It wasn’t an apology, but Jim knew better than to ask for one. “Yeah?”

“Yeah. It was the only thing that ever made me feel…alive, I guess. Like there was a point to me being here, taking up space.” Gary shrugged again. “It made me feel special. And where I come from, I’m not special. I’m not anything.”

Jim pressed his lips together to wet them. “Is that such a bad thing?”

“What, not existing?”

“No, just – being _Gary_.”

Gary snorted, shook his head, and took another drink. “You wouldn’t like that other guy. I know I didn’t.”

“I’m not anything, either, you know. Not without Starfleet.” Jim looked up to the stars rather than at Gary, wiped his mouth with a knuckle. “I mean, I don’t even know how I got here most of the time. I just know I need to do this.”

To be like my father, Jim didn’t say. He didn’t have to. Gary already knew.

“You were born for it. I get that.” Gary shrugged again, traced the line of Jim’s sight to Orion’s Belt. “Believe me, I do.”

Silence thinned into the space between them. Gary chose to speak again.

“If they ever go crazy and give a ship, Jim, I’ll fly her for you,” he said, and meant it.

 “Yeah?”

“Yeah, I would.”

Jim nodded, and for just a moment, smiled. “I’d like that.”

Just them together, out in the black.

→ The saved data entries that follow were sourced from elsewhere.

File: src/rtl/core/lsrd_ctrl.sv
// Sequencer for the lockset race detector: decodes an item and steps the table scans.
`timescale 1ns / 1ps
module lsrd_ctrl (
    input  logic           i_clk,
    input  logic           i_rst_n,
    input  logic           i_in_valid,
    output logic           o_in_ready,
    input  lsrd_pkg::t_stat i_stat,
    output lsrd_pkg::t_cmd  o_cmd
);

    lsrd_pkg::t_state r_state, n_state;

    // State register
    always_ff @(posedge i_clk) begin
        if (!i_rst_n) begin
            r_state <= lsrd_pkg::S_IDLE;
        end else begin
            r_state <= n_state;
        end
    end

    // Next state
    always_comb begin
        n_state = r_state;
        case (r_state)
            lsrd_pkg::S_IDLE: begin
                if (i_in_valid) n_state = lsrd_pkg::S_DEC;
            end
            lsrd_pkg::S_DEC: begin
                n_state = lsrd_pkg::S_DONE;
                if (i_stat.enable && !i_stat.halted && i_stat.tid_ok) begin
                    case (i_stat.opcode)
                        lsrd_pkg::OP_ACCESS: begin
                            if (i_stat.parallel) n_state = lsrd_pkg::S_SSRCH;
                        end
                        lsrd_pkg::OP_ACQUIRE: n_state = lsrd_pkg::S_LSRCH;
                        lsrd_pkg::OP_RELEASE: n_state = lsrd_pkg::S_LSRCH;
                        default: n_state = lsrd_pkg::S_DONE;
                    endcase
                end
            end
            lsrd_pkg::S_LSRCH: begin
                if (i_stat.srch_done) n_state = lsrd_pkg::S_LAPPLY;
            end
            lsrd_pkg::S_LAPPLY: n_state = lsrd_pkg::S_DONE;
            lsrd_pkg::S_SSRCH: begin
                if (i_stat.srch_done) n_state = lsrd_pkg::S_SAPPLY;
            end
            lsrd_pkg::S_SAPPLY: n_state = lsrd_pkg::S_SCHK;
            lsrd_pkg::S_SCHK: begin
                n_state = i_stat.need_rpt ? lsrd_pkg::S_RSRCH : lsrd_pkg::S_DONE;
            end
            lsrd_pkg::S_RSRCH: begin
                if (i_stat.srch_done) n_state = lsrd_pkg::S_RAPPLY;
            end
            lsrd_pkg::S_RAPPLY: n_state = lsrd_pkg::S_DONE;
            lsrd_pkg::S_DONE: begin
                if (i_stat.out_free) n_state = lsrd_pkg::S_IDLE;
            end
            default: n_state = lsrd_pkg::S_IDLE;
        endcase
    end

    // Commands
    always_comb begin
        o_cmd = '0;
        o_cmd.sel = lsrd_pkg::SEL_SHADOW;
        o_cmd.res_code = lsrd_pkg::ST_OK;
        o_in_ready = 1'b0;
        case (r_state)
            lsrd_pkg::S_IDLE: begin
                o_in_ready = 1'b1;
                o_cmd.load = i_in_valid;
            end
            lsrd_pkg::S_DEC: begin
                o_cmd.set_res = 1'b1;
                o_cmd.res_code = lsrd_pkg::ST_IGN;
                if (!i_stat.enable) begin
                    o_cmd.res_code = lsrd_pkg::ST_IGN;
                end else if (i_stat.halted) begin
                    o_cmd.res_code = lsrd_pkg::ST_HALT;
                end else if (i_stat.opcode == lsrd_pkg::OP_PSTART) begin
                    o_cmd.set_parallel = 1'b1;
                    o_cmd.res_code = lsrd_pkg::ST_OK;
                end else if (i_stat.tid_ok) begin
                    case (i_stat.opcode)
                        lsrd_pkg::OP_ACCESS: begin
                            if (i_stat.parallel) begin
                                o_cmd.set_res = 1'b0;
                                o_cmd.srch_start = 1'b1;
                                o_cmd.sel = lsrd_pkg::SEL_SHADOW;
                            end
                        end
                        lsrd_pkg::OP_ACQUIRE, lsrd_pkg::OP_RELEASE: begin
                            o_cmd.set_res = 1'b0;
                            o_cmd.srch_start = 1'b1;
                            o_cmd.sel = lsrd_pkg::SEL_LOCK;
                        end
                        lsrd_pkg::OP_TRESET: begin
                            o_cmd.clear_mask = 1'b1;
                            o_cmd.res_code = lsrd_pkg::ST_OK;
                        end
                        default: o_cmd.res_code = lsrd_pkg::ST_IGN;
                    endcase
                end
            end
            lsrd_pkg::S_LSRCH: begin
                o_cmd.srch_run = 1'b1;
                o_cmd.sel = lsrd_pkg::SEL_LOCK;
            end
            lsrd_pkg::S_LAPPLY: o_cmd.lock_apply = 1'b1;
            lsrd_pkg::S_SSRCH: begin
                o_cmd.srch_run = 1'b1;
                o_cmd.sel = lsrd_pkg::SEL_SHADOW;
            end
            lsrd_pkg::S_SAPPLY: begin
                if (i_stat.found) begin
                    o_cmd.sh_update = 1'b1;
                end else if (i_stat.sh_full) begin
                    o_cmd.set_res = 1'b1;
                    o_cmd.res_code = lsrd_pkg::ST_FULL;
                end else begin
                    o_cmd.sh_new = 1'b1;
                end
            end
            lsrd_pkg::S_SCHK: begin
                if (i_stat.need_rpt) begin
                    o_cmd.srch_start = 1'b1;
                    o_cmd.sel = lsrd_pkg::SEL_REPORT;
                end
            end
            lsrd_pkg::S_RSRCH: begin
                o_cmd.srch_run = 1'b1;
                o_cmd.sel = lsrd_pkg::SEL_REPORT;
            end
            lsrd_pkg::S_RAPPLY: o_cmd.rpt_apply = 1'b1;
            lsrd_pkg::S_DONE: o_cmd.push = i_stat.out_free;
            default: o_cmd.push = 1'b0;
        endcase
    end

endmodule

It felt right to Gary, like all things with Jim felt right. Jim came around to Gary’s bunk that night, and for a few nights after. He slept there and left again in the morning, until the one day he stopped coming at all. Gary already knew why.

\--

Jim was making himself scarcer and scarcer.

He stopped coming to Gary’s bunk, stopped going out when Gary messaged him. Gary still saw Jim on campus or at the bars, when Jim was with Leonard or some pretty girl. Drinking, maybe dancing, and always holding his audience captive to him with little smirks and touches. Jim leaned on people, too. He liked having an audience just as much as Gary did; he just had different ways of going about it. At least Gary could admit what he was. Jim still couldn’t see it for himself.

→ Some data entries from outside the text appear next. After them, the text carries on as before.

==> config.mk <==
export PLATFORM = sky130hd
export DESIGN_NAME = srq_ctrl
export DESIGN_NICKNAME = d
export VERILOG_FILES = /design/src/rtl/srq_pkg.sv /design/src/rtl/srq_ctrl.sv
export VERILOG_INCLUDE_DIRS = /design/src /design/src/rtl
export SDC_FILE = /design/constraint.sdc
export NUM_CORES = 1
export LEC_CHECK = 0
export CAP_MARGIN = 10
export CORE_AREA = 2 2 251 253
export DETAILED_ROUTE_END_ITERATION = 10
export DIE_AREA = 0 0 253 255
export DONT_BUFFER_PORTS = 1
export PLACE_DENSITY = 0.33
export SKIP_CTS_REPAIR_TIMING = 1
export SLEW_MARGIN = 10
export SYNTH_ARGS = -nofsm -noshare
export SYNTH_HDL_FRONTEND = slang
export SYNTH_SLANG_ARGS = --single-unit
export TNS_END_PERCENT = 50
==> constraint.sdc <==
create_clock -name clk -period 4.3 [get_ports clk]
set_input_delay 0.645 -clock clk [delete_from_list [all_inputs] [get_ports clk]]
set_output_delay 0.645 -clock clk [all_outputs]
set_load 0.02 [all_outputs]
File: src/rtl/core/urm_ram.sv
`timescale 1ns / 1ps
// ----------------------------------------------------------------------------
// urm_ram
// Generic simple dual-port RAM, one write port, one registered read port.
// ----------------------------------------------------------------------------
module urm_ram #(
	parameter int WIDTH = 64,
	parameter int DEPTH = 32
) (
	input  logic                     clk,
	input  logic                     we,
	input  logic [$clog2(DEPTH)-1:0] waddr,
	input  logic [WIDTH-1:0]         wdata,
	input  logic [$clog2(DEPTH)-1:0] raddr,
	output logic [WIDTH-1:0]         rdata
);

	logic [WIDTH-1:0] mem [DEPTH];
	logic [WIDTH-1:0] rdata_q;

	always_ff @(posedge clk) begin
		if (we) begin
			mem[waddr] <= wdata;
		end
		rdata_q <= mem[raddr];
	end

	assign rdata = rdata_q;

endmodule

Sometimes Jim met Gary’s eyes across the room, the air hot between them, charged to explode. Jim was always the first to turn away, and Gary just went back to his drinking and dancing. He tried not to think of Jim, or Leonard, or flying Jim’s tall ship for him one day. None of those things mattered when Gary had his hands on the hips of some wispy young party-boy, whispering sweet and terrible things into his ear. None of those things ever really mattered at all.

At night, Gary was dreaming of fire and ice and burnt-out starships and a cold, rocky planet. Sometimes Jim was there, battered and bruised in the snow, and sometimes he wasn’t. Still the sparks and the broken metal pieces rained down around Gary in perfect little reflections of light and color and heat, and for it, he felt whole. Waking up in a cold sweat, Gary touched his fingers to his lips where they tingled and burned, and waiting for his heart to slow, thought of Jim.

\--

To Kelso, Lee

From Mitchell, Gary

_Sorry_

If Lee ever got the message, he never told Gary. Gary figured had that much coming to him, at the very least.

\--

It was a Sunday night and another party for another faceless, nameless friend of a friend. San Francisco was getting smaller and smaller all the time, it seemed. Everywhere he went, somebody knew his name, and few people were still looking him in the eye. There was a keg of German beer in the kitchen and even better music on to dance to and not a strange face in sight. It was a little harrowing, but Gary got a cup of imported beer and put on a good face anyway. He had to. He was running out of faces to put on otherwise.

Gary was on his third cup of the expensive German beer and hanging his arm over the rail when Leonard found him on the balcony outside. He was standing on his toes and leaning himself against the heavy guardrail, watching the way the starts glittered over the city in a hundred, blinking eyes. The doctor slid up beside him, propped an elbow on the railing, and sighed. Just having him there made Gary bristle, but he didn’t dare let it show.

“Long time, no see, Doctor,” he said coolly. “How’s tricks?”

“Can’t complain.” Leonard took a drink from his own cup. “Haven’t seen you around in a while.”

“That’s probably because you don’t go to parties.”

“Probably.”

Thumbing the edge of his cup, Leonard looked away, cleared his throat. The fake pleasantry of it all was too much to bear, and with a swallow of beer, Gary gave in.

“So how’s Jim?”

“I don’t know.”

“What do you mean, you don’t know?”

“I figured you’d be the best person to ask.” Leonard shrugged. “I haven’t seen him in a few days. I thought he was with you.”

“I haven’t seen Jim in two weeks, thanks. He decided he didn’t want me around anymore. I just guessed he was too busy fucking you.”

The doctor looked at little pained at that, but said nothing of it. “Look, I know you slept with him, alright? You don’t have to keep acting this way about it.”

“And just how am I acting, Doctor?”

“Like a spoiled little brat throwing a temper-tantrum.”

Gary laughed and took another drink. “Alright, well. Congratulations on the shrewd detective work there, champ. I’m pretty sure half of San Francisco has fucked Jim, too.”

“That’s not what I meant, Mitchell.”

“Is there a point to any of this, McCoy? Because if you came here to bond, you’re barking up the wrong everything.”

When Gary turned to walk away, Leonard caught him by the arm. Pulled him back, crowded him in against the railing, and leveled him a long, hard look.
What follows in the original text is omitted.